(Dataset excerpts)
------------------------------------------------------------

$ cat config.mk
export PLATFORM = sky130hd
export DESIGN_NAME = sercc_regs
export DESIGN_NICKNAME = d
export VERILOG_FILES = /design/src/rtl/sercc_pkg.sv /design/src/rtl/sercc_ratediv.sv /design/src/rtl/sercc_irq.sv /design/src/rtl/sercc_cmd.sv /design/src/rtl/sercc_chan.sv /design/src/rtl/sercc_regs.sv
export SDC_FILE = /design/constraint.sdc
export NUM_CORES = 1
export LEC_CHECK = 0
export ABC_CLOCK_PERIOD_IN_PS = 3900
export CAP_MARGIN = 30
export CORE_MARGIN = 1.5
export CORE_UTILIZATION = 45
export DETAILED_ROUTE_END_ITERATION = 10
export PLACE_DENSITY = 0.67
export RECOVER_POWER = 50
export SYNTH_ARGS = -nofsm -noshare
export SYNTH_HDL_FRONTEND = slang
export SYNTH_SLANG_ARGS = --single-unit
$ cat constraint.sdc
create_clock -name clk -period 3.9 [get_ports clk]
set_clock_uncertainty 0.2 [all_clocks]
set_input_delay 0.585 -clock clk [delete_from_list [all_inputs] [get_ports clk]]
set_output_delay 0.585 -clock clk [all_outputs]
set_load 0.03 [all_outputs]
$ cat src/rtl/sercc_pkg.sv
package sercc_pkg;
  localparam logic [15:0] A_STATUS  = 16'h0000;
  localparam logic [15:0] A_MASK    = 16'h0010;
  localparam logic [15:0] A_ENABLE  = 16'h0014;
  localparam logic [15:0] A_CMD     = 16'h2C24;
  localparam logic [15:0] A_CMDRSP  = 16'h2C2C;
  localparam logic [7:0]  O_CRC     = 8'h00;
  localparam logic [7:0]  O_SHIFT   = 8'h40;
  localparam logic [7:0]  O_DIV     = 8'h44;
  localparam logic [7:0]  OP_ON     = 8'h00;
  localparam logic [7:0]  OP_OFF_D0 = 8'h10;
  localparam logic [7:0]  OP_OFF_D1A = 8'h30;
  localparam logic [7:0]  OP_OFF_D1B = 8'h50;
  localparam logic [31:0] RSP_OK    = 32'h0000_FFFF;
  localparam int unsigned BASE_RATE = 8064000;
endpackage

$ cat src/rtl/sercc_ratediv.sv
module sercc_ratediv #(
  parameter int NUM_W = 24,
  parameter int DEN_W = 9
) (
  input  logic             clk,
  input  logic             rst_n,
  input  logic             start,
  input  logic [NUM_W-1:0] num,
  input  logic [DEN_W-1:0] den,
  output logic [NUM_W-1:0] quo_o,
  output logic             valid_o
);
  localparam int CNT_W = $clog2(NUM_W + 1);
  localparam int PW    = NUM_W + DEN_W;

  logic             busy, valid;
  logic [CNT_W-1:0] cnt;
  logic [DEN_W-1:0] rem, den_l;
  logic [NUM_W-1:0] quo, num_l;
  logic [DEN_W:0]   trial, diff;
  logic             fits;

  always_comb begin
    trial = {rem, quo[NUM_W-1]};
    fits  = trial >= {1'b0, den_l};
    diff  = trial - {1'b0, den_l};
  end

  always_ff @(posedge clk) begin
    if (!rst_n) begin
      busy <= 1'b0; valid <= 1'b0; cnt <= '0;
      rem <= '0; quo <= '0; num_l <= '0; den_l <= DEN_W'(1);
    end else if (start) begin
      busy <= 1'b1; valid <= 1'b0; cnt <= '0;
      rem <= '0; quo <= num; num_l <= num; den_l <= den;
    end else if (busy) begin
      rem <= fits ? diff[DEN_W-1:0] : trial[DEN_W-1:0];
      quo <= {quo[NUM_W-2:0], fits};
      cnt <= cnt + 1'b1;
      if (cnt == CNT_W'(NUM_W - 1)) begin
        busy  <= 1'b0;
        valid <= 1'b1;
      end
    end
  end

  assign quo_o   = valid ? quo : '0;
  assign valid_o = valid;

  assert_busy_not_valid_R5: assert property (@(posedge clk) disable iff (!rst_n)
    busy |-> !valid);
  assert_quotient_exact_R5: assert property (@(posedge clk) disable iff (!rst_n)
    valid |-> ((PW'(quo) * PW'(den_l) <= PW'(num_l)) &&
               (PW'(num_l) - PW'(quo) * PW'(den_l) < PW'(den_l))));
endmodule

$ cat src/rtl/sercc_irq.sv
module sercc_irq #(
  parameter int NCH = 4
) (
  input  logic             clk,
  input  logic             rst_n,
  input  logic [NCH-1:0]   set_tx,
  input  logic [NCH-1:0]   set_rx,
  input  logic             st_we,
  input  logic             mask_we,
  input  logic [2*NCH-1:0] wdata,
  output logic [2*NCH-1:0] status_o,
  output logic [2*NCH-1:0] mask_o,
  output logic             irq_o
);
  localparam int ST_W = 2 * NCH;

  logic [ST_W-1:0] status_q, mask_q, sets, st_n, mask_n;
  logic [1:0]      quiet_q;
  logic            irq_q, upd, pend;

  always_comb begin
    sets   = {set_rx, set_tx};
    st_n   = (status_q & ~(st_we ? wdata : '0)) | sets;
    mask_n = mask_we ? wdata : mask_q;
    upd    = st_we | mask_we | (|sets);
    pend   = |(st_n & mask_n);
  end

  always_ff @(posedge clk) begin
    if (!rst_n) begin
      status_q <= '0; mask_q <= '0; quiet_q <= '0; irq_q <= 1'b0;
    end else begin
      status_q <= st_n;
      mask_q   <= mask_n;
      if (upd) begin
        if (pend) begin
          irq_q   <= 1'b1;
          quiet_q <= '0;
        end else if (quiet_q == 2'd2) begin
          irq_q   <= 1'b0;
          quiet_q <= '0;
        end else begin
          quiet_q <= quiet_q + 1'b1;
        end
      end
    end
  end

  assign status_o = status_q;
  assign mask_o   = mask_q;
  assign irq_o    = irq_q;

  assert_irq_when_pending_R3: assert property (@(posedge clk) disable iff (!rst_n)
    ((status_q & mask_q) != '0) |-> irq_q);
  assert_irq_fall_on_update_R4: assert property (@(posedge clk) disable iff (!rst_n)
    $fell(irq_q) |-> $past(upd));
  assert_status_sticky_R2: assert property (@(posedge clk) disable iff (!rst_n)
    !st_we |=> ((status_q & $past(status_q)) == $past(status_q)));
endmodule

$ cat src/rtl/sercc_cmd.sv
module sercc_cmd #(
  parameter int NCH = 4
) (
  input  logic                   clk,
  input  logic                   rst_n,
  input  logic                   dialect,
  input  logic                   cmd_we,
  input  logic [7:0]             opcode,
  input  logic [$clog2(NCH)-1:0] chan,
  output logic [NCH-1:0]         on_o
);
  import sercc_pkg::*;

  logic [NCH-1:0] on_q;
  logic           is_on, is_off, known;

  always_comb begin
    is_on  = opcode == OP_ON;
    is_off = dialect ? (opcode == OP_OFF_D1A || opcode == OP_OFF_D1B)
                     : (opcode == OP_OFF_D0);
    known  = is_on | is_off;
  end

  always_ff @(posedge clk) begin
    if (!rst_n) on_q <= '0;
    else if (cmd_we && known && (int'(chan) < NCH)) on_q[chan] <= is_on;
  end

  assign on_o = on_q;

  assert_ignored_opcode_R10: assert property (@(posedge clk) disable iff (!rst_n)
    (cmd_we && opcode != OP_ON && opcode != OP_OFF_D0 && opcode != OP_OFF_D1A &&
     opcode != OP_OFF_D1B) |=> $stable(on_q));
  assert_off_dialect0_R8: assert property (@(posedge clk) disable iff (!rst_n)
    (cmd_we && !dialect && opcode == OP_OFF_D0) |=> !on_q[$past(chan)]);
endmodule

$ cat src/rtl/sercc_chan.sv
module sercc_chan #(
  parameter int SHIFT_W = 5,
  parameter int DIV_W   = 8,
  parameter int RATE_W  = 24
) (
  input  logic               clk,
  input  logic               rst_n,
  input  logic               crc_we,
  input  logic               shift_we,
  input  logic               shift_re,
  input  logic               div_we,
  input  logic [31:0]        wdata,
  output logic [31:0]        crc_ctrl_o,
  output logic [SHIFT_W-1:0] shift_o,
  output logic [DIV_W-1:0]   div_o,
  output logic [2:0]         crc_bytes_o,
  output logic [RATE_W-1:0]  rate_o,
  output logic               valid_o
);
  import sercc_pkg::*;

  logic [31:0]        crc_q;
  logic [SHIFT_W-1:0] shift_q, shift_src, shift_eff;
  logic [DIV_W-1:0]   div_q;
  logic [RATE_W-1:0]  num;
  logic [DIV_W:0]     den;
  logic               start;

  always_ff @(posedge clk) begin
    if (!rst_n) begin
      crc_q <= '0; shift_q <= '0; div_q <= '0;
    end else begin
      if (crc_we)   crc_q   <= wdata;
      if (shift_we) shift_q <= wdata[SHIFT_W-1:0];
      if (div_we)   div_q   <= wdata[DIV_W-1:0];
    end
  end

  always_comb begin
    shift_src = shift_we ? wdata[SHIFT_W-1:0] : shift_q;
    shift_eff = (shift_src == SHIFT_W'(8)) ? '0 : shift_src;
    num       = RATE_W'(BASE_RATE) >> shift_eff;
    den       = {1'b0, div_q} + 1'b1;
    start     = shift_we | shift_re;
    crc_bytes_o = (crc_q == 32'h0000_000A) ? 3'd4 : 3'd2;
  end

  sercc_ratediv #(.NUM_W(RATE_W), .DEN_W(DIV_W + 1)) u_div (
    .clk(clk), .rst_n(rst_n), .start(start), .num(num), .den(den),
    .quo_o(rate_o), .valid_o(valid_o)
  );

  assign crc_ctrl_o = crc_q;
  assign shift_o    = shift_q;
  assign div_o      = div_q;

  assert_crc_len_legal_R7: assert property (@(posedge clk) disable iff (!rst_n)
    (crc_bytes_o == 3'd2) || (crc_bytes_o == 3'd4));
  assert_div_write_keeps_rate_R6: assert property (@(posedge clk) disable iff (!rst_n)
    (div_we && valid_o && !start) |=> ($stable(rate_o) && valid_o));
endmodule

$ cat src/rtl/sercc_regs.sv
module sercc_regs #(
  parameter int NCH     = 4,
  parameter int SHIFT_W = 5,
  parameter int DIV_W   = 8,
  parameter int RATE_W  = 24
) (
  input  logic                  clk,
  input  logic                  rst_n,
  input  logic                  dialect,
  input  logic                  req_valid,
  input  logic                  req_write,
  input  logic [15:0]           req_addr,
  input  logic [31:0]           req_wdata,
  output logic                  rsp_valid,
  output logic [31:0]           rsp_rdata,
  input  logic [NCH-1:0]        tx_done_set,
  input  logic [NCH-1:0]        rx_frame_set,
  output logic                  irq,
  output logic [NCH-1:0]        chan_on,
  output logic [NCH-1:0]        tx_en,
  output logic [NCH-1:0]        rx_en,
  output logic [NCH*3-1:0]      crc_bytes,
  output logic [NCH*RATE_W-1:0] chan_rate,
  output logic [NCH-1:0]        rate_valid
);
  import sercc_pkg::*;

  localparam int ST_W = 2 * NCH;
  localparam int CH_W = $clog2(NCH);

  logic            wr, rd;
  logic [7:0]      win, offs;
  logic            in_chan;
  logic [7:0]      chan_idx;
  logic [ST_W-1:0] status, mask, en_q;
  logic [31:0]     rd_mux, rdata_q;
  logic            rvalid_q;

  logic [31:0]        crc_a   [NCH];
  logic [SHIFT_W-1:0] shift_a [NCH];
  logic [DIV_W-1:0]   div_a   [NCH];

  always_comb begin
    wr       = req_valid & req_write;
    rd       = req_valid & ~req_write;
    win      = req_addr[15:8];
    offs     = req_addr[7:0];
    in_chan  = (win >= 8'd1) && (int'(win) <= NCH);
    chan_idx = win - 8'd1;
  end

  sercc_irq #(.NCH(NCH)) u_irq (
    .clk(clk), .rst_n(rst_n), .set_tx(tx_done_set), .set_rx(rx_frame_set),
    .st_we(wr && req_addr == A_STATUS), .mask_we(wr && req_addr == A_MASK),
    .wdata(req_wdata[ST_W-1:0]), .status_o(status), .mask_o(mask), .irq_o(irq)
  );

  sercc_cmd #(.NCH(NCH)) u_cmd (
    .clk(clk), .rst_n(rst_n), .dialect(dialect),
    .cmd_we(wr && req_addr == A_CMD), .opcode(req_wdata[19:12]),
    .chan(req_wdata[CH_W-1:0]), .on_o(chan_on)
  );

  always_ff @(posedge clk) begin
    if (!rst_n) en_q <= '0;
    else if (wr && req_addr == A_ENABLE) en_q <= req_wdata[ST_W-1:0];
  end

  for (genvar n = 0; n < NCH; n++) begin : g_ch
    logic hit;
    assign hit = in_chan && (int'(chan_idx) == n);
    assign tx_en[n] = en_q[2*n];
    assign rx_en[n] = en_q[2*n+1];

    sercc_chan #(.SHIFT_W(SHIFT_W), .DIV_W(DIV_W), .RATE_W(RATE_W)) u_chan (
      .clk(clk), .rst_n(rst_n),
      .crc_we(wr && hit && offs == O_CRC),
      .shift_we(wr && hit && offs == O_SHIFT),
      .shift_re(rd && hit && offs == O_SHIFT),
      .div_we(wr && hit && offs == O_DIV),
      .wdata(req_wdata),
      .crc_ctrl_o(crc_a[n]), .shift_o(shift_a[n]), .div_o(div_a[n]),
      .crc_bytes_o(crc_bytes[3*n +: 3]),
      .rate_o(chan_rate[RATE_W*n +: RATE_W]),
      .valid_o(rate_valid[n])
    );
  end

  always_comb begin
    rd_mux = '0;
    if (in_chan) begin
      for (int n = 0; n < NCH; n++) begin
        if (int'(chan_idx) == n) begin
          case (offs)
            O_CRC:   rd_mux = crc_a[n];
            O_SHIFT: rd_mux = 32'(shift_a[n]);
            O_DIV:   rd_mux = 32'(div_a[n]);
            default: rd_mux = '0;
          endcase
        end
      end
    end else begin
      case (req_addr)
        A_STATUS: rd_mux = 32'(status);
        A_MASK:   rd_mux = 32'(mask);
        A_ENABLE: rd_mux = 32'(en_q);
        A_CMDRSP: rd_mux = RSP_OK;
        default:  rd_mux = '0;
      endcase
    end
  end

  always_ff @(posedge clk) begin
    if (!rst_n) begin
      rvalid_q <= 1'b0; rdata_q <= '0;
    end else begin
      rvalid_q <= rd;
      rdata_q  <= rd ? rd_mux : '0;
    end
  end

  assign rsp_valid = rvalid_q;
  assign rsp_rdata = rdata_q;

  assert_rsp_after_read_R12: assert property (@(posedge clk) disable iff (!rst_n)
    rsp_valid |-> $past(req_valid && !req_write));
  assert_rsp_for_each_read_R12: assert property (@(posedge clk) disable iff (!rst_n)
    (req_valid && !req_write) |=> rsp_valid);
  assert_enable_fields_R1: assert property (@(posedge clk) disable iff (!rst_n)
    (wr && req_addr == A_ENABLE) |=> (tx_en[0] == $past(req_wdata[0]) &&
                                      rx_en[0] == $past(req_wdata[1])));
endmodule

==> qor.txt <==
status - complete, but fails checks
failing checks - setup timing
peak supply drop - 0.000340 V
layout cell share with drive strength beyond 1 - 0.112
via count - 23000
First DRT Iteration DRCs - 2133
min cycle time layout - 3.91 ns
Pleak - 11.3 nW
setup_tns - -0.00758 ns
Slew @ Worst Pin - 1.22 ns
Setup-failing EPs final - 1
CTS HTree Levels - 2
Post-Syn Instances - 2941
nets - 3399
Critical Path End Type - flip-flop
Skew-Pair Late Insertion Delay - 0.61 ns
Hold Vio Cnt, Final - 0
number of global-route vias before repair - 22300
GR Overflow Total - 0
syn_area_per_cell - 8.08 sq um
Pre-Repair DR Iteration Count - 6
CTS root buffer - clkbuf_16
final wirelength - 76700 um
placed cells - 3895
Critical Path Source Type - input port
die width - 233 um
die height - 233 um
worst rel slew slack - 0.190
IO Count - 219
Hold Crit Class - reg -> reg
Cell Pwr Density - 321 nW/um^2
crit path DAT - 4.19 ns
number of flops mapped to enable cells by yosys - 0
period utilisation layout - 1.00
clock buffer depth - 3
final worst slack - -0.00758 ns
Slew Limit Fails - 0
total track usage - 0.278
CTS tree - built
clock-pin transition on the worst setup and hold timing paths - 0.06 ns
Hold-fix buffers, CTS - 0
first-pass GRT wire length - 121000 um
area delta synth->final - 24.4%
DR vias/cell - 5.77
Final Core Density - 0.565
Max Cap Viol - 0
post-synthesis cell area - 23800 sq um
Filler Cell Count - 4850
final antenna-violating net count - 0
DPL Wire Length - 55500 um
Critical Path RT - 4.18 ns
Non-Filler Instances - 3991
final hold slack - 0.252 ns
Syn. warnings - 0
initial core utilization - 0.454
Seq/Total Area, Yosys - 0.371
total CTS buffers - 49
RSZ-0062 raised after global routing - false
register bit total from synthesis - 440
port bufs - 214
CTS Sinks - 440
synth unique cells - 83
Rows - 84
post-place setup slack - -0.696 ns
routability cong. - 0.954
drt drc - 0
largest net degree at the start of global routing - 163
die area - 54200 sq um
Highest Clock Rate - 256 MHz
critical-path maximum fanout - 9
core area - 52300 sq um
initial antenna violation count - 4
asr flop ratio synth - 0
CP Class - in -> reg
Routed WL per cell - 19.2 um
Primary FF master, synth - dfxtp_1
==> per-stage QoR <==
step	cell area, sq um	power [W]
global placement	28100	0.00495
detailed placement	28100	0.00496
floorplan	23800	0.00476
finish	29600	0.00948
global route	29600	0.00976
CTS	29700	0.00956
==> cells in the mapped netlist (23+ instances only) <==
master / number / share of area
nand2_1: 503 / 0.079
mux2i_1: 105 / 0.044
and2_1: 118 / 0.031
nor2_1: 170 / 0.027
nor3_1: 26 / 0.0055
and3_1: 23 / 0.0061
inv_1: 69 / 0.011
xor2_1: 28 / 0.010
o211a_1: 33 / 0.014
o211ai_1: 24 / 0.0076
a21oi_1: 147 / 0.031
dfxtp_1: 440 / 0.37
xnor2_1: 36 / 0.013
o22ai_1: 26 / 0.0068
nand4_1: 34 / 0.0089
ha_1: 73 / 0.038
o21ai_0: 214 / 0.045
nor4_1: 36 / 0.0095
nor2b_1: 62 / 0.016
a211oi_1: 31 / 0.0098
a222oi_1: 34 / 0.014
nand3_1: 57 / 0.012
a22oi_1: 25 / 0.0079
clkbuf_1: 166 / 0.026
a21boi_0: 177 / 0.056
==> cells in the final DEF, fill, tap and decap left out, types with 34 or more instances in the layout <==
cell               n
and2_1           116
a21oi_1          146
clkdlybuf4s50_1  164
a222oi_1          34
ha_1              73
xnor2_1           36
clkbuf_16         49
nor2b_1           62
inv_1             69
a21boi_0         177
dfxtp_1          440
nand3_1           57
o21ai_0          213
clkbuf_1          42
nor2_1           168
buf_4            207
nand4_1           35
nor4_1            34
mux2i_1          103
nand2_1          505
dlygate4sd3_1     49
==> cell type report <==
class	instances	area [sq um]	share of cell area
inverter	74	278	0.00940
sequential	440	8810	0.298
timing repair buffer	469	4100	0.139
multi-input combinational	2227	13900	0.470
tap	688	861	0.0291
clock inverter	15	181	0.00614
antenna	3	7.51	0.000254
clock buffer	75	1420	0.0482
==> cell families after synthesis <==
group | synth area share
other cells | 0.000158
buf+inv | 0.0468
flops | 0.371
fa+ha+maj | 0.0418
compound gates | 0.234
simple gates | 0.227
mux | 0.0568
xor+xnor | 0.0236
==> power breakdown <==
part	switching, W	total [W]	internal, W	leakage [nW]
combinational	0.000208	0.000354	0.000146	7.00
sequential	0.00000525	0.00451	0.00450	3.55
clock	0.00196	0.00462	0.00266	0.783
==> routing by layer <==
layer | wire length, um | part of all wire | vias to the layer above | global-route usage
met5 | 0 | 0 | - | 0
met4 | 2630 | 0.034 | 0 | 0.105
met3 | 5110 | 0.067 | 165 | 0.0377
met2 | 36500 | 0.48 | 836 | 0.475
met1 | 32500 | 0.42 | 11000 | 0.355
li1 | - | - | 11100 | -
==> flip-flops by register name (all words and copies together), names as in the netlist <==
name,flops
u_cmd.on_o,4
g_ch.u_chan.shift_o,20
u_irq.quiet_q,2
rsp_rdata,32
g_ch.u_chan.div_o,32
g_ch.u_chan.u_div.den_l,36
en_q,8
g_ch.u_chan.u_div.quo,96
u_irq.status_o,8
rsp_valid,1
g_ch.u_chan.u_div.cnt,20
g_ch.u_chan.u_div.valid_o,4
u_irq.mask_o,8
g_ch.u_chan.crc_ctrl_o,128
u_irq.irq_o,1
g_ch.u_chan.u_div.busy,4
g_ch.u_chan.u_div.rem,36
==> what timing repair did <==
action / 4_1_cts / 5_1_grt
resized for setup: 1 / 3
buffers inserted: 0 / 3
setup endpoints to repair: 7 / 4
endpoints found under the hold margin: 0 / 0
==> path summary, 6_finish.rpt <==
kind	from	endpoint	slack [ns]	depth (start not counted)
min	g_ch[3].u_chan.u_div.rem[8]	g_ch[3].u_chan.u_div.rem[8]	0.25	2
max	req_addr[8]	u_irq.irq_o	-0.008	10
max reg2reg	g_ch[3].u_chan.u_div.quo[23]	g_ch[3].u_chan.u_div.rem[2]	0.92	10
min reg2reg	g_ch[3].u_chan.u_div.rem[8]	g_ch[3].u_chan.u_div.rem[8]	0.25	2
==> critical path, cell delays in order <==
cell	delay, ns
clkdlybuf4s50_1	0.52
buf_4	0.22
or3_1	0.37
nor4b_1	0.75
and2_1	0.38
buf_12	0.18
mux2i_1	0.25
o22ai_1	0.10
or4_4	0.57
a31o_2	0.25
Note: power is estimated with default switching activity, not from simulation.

------------------------------------------------------------

(Task description):
Using the data above, transcribe the lines that run from the line with "case (req_addr)" to the line with "number of flops", both ends kept, and output nothing else.

(Response to this task):
      case (req_addr)
        A_STATUS: rd_mux = 32'(status);
        A_MASK:   rd_mux = 32'(mask);
        A_ENABLE: rd_mux = 32'(en_q);
        A_CMDRSP: rd_mux = RSP_OK;
        default:  rd_mux = '0;
      endcase
    end
  end

  always_ff @(posedge clk) begin
    if (!rst_n) begin
      rvalid_q <= 1'b0; rdata_q <= '0;
    end else begin
      rvalid_q <= rd;
      rdata_q  <= rd ? rd_mux : '0;
    end
  end

  assign rsp_valid = rvalid_q;
  assign rsp_rdata = rdata_q;

  assert_rsp_after_read_R12: assert property (@(posedge clk) disable iff (!rst_n)
    rsp_valid |-> $past(req_valid && !req_write));
  assert_rsp_for_each_read_R12: assert property (@(posedge clk) disable iff (!rst_n)
    (req_valid && !req_write) |=> rsp_valid);
  assert_enable_fields_R1: assert property (@(posedge clk) disable iff (!rst_n)
    (wr && req_addr == A_ENABLE) |=> (tx_en[0] == $past(req_wdata[0]) &&
                                      rx_en[0] == $past(req_wdata[1])));
endmodule

==> qor.txt <==
status - complete, but fails checks
failing checks - setup timing
peak supply drop - 0.000340 V
layout cell share with drive strength beyond 1 - 0.112
via count - 23000
First DRT Iteration DRCs - 2133
min cycle time layout - 3.91 ns
Pleak - 11.3 nW
setup_tns - -0.00758 ns
Slew @ Worst Pin - 1.22 ns
Setup-failing EPs final - 1
CTS HTree Levels - 2
Post-Syn Instances - 2941
nets - 3399
Critical Path End Type - flip-flop
Skew-Pair Late Insertion Delay - 0.61 ns
Hold Vio Cnt, Final - 0
number of global-route vias before repair - 22300
GR Overflow Total - 0
syn_area_per_cell - 8.08 sq um
Pre-Repair DR Iteration Count - 6
CTS root buffer - clkbuf_16
final wirelength - 76700 um
placed cells - 3895
Critical Path Source Type - input port
die width - 233 um
die height - 233 um
worst rel slew slack - 0.190
IO Count - 219
Hold Crit Class - reg -> reg
Cell Pwr Density - 321 nW/um^2
crit path DAT - 4.19 ns
number of flops mapped to enable cells by yosys - 0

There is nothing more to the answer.